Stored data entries
Start of Block

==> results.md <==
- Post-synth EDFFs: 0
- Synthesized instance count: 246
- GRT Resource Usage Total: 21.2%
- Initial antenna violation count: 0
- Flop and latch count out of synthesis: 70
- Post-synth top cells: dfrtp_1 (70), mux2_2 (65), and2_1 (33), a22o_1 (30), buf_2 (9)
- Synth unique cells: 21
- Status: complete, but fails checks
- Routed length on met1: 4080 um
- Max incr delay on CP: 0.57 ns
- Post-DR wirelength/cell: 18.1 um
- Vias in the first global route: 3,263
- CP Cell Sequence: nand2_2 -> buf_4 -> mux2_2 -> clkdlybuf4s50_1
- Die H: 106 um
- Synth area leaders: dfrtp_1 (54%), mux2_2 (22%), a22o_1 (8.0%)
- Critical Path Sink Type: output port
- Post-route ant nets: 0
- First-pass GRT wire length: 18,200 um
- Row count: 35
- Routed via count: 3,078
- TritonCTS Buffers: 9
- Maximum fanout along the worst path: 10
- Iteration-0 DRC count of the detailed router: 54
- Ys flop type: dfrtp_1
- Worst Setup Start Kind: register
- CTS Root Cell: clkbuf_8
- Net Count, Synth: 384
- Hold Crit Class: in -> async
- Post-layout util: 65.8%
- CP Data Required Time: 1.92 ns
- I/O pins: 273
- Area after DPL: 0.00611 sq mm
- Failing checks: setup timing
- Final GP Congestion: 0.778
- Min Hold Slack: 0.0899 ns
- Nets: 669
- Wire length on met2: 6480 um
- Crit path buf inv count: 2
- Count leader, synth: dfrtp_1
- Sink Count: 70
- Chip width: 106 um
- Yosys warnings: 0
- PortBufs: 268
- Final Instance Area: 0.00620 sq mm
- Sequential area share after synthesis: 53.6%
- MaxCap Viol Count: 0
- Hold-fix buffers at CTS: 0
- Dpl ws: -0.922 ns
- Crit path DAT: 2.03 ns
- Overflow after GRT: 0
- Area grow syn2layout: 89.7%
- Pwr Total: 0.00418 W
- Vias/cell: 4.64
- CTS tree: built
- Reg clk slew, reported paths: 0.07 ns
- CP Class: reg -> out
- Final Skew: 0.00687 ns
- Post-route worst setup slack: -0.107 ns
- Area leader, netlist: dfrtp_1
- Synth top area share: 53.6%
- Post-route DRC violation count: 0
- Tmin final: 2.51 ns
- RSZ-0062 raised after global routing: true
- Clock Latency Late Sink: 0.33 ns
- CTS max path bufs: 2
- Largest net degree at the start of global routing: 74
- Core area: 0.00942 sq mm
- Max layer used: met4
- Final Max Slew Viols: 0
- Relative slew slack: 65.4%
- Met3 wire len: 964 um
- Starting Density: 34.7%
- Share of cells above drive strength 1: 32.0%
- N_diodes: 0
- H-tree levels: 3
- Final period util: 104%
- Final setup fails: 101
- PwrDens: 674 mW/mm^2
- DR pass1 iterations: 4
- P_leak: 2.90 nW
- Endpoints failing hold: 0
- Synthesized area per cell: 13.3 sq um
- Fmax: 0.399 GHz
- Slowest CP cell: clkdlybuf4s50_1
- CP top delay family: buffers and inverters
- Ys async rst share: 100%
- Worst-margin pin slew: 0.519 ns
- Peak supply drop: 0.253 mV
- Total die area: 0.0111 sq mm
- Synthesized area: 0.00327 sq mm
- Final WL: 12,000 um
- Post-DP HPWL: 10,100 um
`config.mk`:
```
export PLATFORM = sky130hd
export DESIGN_NAME = otter_stim_sequencer
export DESIGN_NICKNAME = d
export VERILOG_FILES = /design/src/rtl/otter_stim_sequencer.sv
export SDC_FILE = /design/constraint.sdc
export NUM_CORES = 1
export LEC_CHECK = 0
export ABC_AREA = 1
export CAP_MARGIN = 20
export CORE_MARGIN = 2
export CORE_UTILIZATION = 49
export CTS_CLUSTER_SIZE = 8
export DETAILED_ROUTE_END_ITERATION = 8
export GPL_ROUTABILITY_DRIVEN = 0
export PLACE_DENSITY = 0.85
export SETUP_SLACK_MARGIN = 0.1
export SLEW_MARGIN = 10
export SYNTH_ARGS = -nofsm -noshare
export SYNTH_HDL_FRONTEND = slang
export SYNTH_SLANG_ARGS = --single-unit
```
`constraint.sdc`:
```
create_clock -name CLK -period 2.4 [get_ports CLK]
set_clock_uncertainty 0.1 [all_clocks]
set_input_delay 0.6 -clock CLK [delete_from_list [all_inputs] [get_ports CLK]]
set_output_delay 0.6 -clock CLK [all_outputs]
set_load 0.05 [all_outputs]
```
`src/rtl/otter_stim_sequencer.sv`:
```
// otter_stim_sequencer
// Stimulus sequencer for OTTER_Wrapper benches and on-board self-test.
// It holds the DUT in reset (DUT_RST drives BTNC) for RST_CYCLES clocks after
// START. It then steps SWITCHES through NUM_STEPS patterns, holding each one
// for STEP_CYCLES clocks. While running it counts stall and branch-taken
// events so that CPI and hazard behaviour can be read without $display.
//
// Configuration macro: OTTER_STIM_LOOP_EN
//   defined   : after the last step, wrap to pattern 0 and keep running (DONE never set)
//   undefined : single pass, ending in FIN with DONE=1
//
// Ports
//   CLK         in   system clock, rising edge
//   RST_N       in   asynchronous active-low reset
//   START       in   start/restart pulse, honoured in IDLE and FIN only
//   PATTERNS    in   pattern k = PATTERNS[k*SW_WIDTH +: SW_WIDTH], sampled on each load edge
//   STALL_EVT   in   DUT load-use stall indication, one per stalled cycle
//   BRANCH_EVT  in   DUT branch-taken indication, one per cycle
//   DUT_RST     out  active-high DUT reset (registered)
//   SWITCHES    out  current pattern (registered)
//   STEP_IDX    out  index of the current pattern (registered)
//   DONE        out  sequence complete (registered)
//   STALL_CNT   out  saturating count of stall events seen in RUN
//   BRANCH_CNT  out  saturating count of branch events seen in RUN
module otter_stim_sequencer #(
  parameter int RST_CYCLES  = 30,
  parameter int SW_WIDTH    = 16,
  parameter int NUM_STEPS   = 4,
  parameter int STEP_CYCLES = 1000,
  parameter int CNT_WIDTH   = 32
) (
  input  logic                          CLK,
  input  logic                          RST_N,
  input  logic                          START,
  input  logic [SW_WIDTH*NUM_STEPS-1:0] PATTERNS,
  input  logic                          STALL_EVT,
  input  logic                          BRANCH_EVT,
  output logic                          DUT_RST,
  output logic [SW_WIDTH-1:0]           SWITCHES,
  output logic [$clog2(NUM_STEPS):0]    STEP_IDX,
  output logic                          DONE,
  output logic [CNT_WIDTH-1:0]          STALL_CNT,
  output logic [CNT_WIDTH-1:0]          BRANCH_CNT
);

  localparam int IDX_W  = $clog2(NUM_STEPS) + 1;
  localparam int HOLD_W = $clog2(RST_CYCLES) + 1;
  localparam int STEP_W = $clog2(STEP_CYCLES) + 1;

  typedef enum logic [1:0] {S_IDLE, S_HOLD, S_RUN, S_FIN} state_t;

  state_t              r_state, w_nextState;
  logic                r_dutRst, w_nDutRst;
  logic [SW_WIDTH-1:0] r_sw, w_nSw;
  logic [IDX_W-1:0]    r_idx, w_nIdx;
  logic                r_done, w_nDone;
  logic [HOLD_W-1:0]   r_hold, w_nHold;
  logic [STEP_W-1:0]   r_step, w_nStep;
  logic [CNT_WIDTH-1:0] r_stall, w_nStall;
  logic [CNT_WIDTH-1:0] r_branch, w_nBranch;

  logic                w_holdLast;
  logic                w_stepLast;
  logic                w_lastIdx;
  logic [IDX_W-1:0]    w_patSel;
  logic [SW_WIDTH-1:0] w_patSelected;

  // Counters compare against param-1 so a parameter of 1 still gives one cycle.
  assign w_holdLast = (r_hold == HOLD_W'(RST_CYCLES - 1));
  assign w_stepLast = (r_step == STEP_W'(STEP_CYCLES - 1));
  assign w_lastIdx  = (r_idx == IDX_W'(NUM_STEPS - 1));

  // The pattern loaded at a step boundary: the next one, or pattern 0 when wrapping.
  assign w_patSel      = w_lastIdx ? '0 : r_idx + IDX_W'(1);
  assign w_patSelected = PATTERNS[int'(w_patSel)*SW_WIDTH +: SW_WIDTH];

  always_ff @(posedge CLK or negedge RST_N) begin
    if (!RST_N) r_state <= S_IDLE;
    else        r_state <= w_nextState;
  end

  always_comb begin
    w_nextState = r_state;
    unique case (r_state)
      S_IDLE:  if (START) w_nextState = S_HOLD;
      S_HOLD:  if (w_holdLast) w_nextState = S_RUN;
      S_RUN: begin
`ifdef OTTER_STIM_LOOP_EN
        w_nextState = S_RUN;
`else
        if (w_stepLast && w_lastIdx) w_nextState = S_FIN;
`endif
      end
      S_FIN:   if (START) w_nextState = S_HOLD;
      default: w_nextState = S_IDLE;
    endcase
  end

  // Next values of every registered output and internal counter.
  always_comb begin
    w_nDutRst = r_dutRst;
    w_nSw     = r_sw;
    w_nIdx    = r_idx;
    w_nDone   = r_done;
    w_nHold   = r_hold;
    w_nStep   = r_step;
    w_nStall  = r_stall;
    w_nBranch = r_branch;
    unique case (r_state)
      S_IDLE, S_FIN: begin
        if (START) begin
          w_nDutRst = 1'b1;
          w_nDone   = 1'b0;
          w_nHold   = '0;
          w_nStall  = '0;
          w_nBranch = '0;
        end
      end
      S_HOLD: begin
        if (w_holdLast) begin
          w_nDutRst = 1'b0;
          w_nSw     = PATTERNS[SW_WIDTH-1:0];
          w_nIdx    = '0;
          w_nStep   = '0;
        end else begin
          w_nHold = r_hold + HOLD_W'(1);
        end
      end
      S_RUN: begin
        // Event counters saturate at all-ones rather than wrapping.
        if (STALL_EVT && (r_stall != '1))   w_nStall  = r_stall + CNT_WIDTH'(1);
        if (BRANCH_EVT && (r_branch != '1)) w_nBranch = r_branch + CNT_WIDTH'(1);
        if (w_stepLast) begin
          w_nStep = '0;
          if (!w_lastIdx) begin
            w_nIdx = w_patSel;
            w_nSw  = w_patSelected;
          end else begin
`ifdef OTTER_STIM_LOOP_EN
            w_nIdx = w_patSel;
            w_nSw  = w_patSelected;
`else
            w_nDone = 1'b1;
`endif
          end
        end else begin
          w_nStep = r_step + STEP_W'(1);
        end
      end
      default: ;
    endcase
  end

  always_ff @(posedge CLK or negedge RST_N) begin
    if (!RST_N) begin
      r_dutRst <= 1'b1;
      r_sw     <= '0;
      r_idx    <= '0;
      r_done   <= 1'b0;
      r_hold   <= '0;
      r_step   <= '0;
      r_stall  <= '0;
      r_branch <= '0;
    end else begin
      r_dutRst <= w_nDutRst;
      r_sw     <= w_nSw;
      r_idx    <= w_nIdx;
      r_done   <= w_nDone;
      r_hold   <= w_nHold;
      r_step   <= w_nStep;
      r_stall  <= w_nStall;
      r_branch <= w_nBranch;
    end
  end

  assign DUT_RST    = r_dutRst;
  assign SWITCHES   = r_sw;
  assign STEP_IDX   = r_idx;
  assign DONE       = r_done;
  assign STALL_CNT  = r_stall;
  assign BRANCH_CNT = r_branch;

endmodule

```
==> results.tsv <==
stage	metric	value	unit
clocking	TritonCTS clock tree	done	
place	DP HPWL	14.9	mm
global_route	Tot GR Track Use	25.8	%
timing	final setup violation count	0	
pwr	VDD IR max	728	uV
timing	final worst path period share	94.5	%
floorplan	Chip Height	126	um
setup_path	max incr delay on CP	0.83	ns
place	IO buf count	153	
logic_synthesis	Syn Nets	1214	
logic_synthesis	area leader, netlist	dfrtp_1	
outcome	status	finished clean	
cells_and_area	Layout fillers	1356	
timing	RSZ-0062 raised after global routing	no	
place	Post-Place Worst Slack	0.0480	ns
clocking	H-tree Lvls	3	
global_route	vias in the first global route	7101	
global_route	largest net degree at the start of global routing	65	
timing	Final Hold Viols	0	
logic_synthesis	yosys warns	0	
global_route	initial antenna violation count	0	
floorplan	Die ar.	15800	um^2
logic_synthesis	post-synth top area share	35.4	%
floorplan	Die X	126	um
routing	DRT Pass-1 Iters	5	
timing	fmax	441	MHz
floorplan	initial core utilization	50.0	%
floorplan	Ports	154	
global_route	grt ovf	0	
logic_synthesis	top area cells in the synthesized netlist	dfrtp_1 (35%), nand2_1 (23%), nand3_1 (8.3%)	
logic_synthesis	Distinct cells, synth	41	
clocking	worst skew pair latency	0.35	ns
timing	PnR worst setup slack	0.133	ns
routing	DRT antenna net count	0	
setup_path	crit path kind	flop to output pin	
routing	1st-iter DRT viols	564	
pwr	Power Dens Cells	886	nW/um^2
setup_path	Crit-path slowest cell	clkdlybuf4s50_1	
logic_synthesis	synthesized instance count	1136	
clocking	Num CTS Buffers	9	
clocking	clock buffer depth	2	
setup_path	Worst path top cell family by delay	buffers and inverters	
timing	Total Negative Setup Slacks	0	ns
global_route	first-pass GRT wire length	33.8	mm
clocking	clock transition at the registers of the reported paths	0.07	ns
cells_and_area	ant diodes	0	
cells_and_area	Final nets	1371	
setup_path	critical path required time	1.70	ns
floorplan	Core ar.	14500	um^2
pwr	Pleak	4.47	nW
clocking	# hold bufs at CTS	0	
cells_and_area	layout cell share with drive strength beyond 1	6.39	%
timing	Slew Limit Headroom	64.7	%
routing	DR vias	7723	
timing	minimum clock period	2.27	ns
setup_path	crit path launch type	flop	
clocking	root buf cell	clkbuf_16	
logic_synthesis	mapped cell area	7270	um^2
logic_synthesis	Seq cells post-synth	104	
routing	DRC	0	
routing	vias per cell	5.21	
setup_path	worst-path maximum fanout	2	
floorplan	row cnt	44	
timing	Tightest Pin Transition	0.527	ns
min_path	Hold Crit Class	primary input to async pin	
logic_synthesis	Seq/Total Area, Yosys	35.8	%
setup_path	CP endpoint kind	output pin	
setup_path	CP cell instances	clkdlybuf4s50_1	
routing	wire per inst	13.6	um
setup_path	Arr. time, crit path	1.57	ns
setup_path	Worst Path Buf+Inv	1	
flow_run	maximum capacitance violations	0	
routing	final WL	20.1	mm
timing	max-slew violation count	0	
clocking	CTS Sinks	104	
logic_synthesis	Avg Cell Area, Syn	6.40	um^2
cells_and_area	Layout area overhead	28.3	%
==> per-layer routing <==
layer | part of all wire [%] | track usage [%]
met3 | 7.6 | 4.46
met1 | 42 | 33.4
met2 | 47 | 42.3
met4 | 3.3 | 12.0
met5 | 0 | 0
==> per-stage QoR <==
stage	instance area, um^2	total power (W)	hold slack [ns]	cells	utilization [%]
2_1_floorplan	7270	0.00524	0.204	1136	-
3_3_place_gp	9050	0.00657	0.356	1460	62.3
3_5_place_dp	9050	0.00664	0.363	1460	62.3
4_1_cts	9280	0.00818	0.0239	1476	63.9
5_1_grt	9330	0.00878	0.0345	1482	64.2
6_report	9330	0.00827	0.0206	1482	64.2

End of Block

> _Task to carry out_
From the data, collect all lines where the string "Routed" appears.

> _Task result_
- Routed length on met1: 4080 um
- Routed via count: 3,078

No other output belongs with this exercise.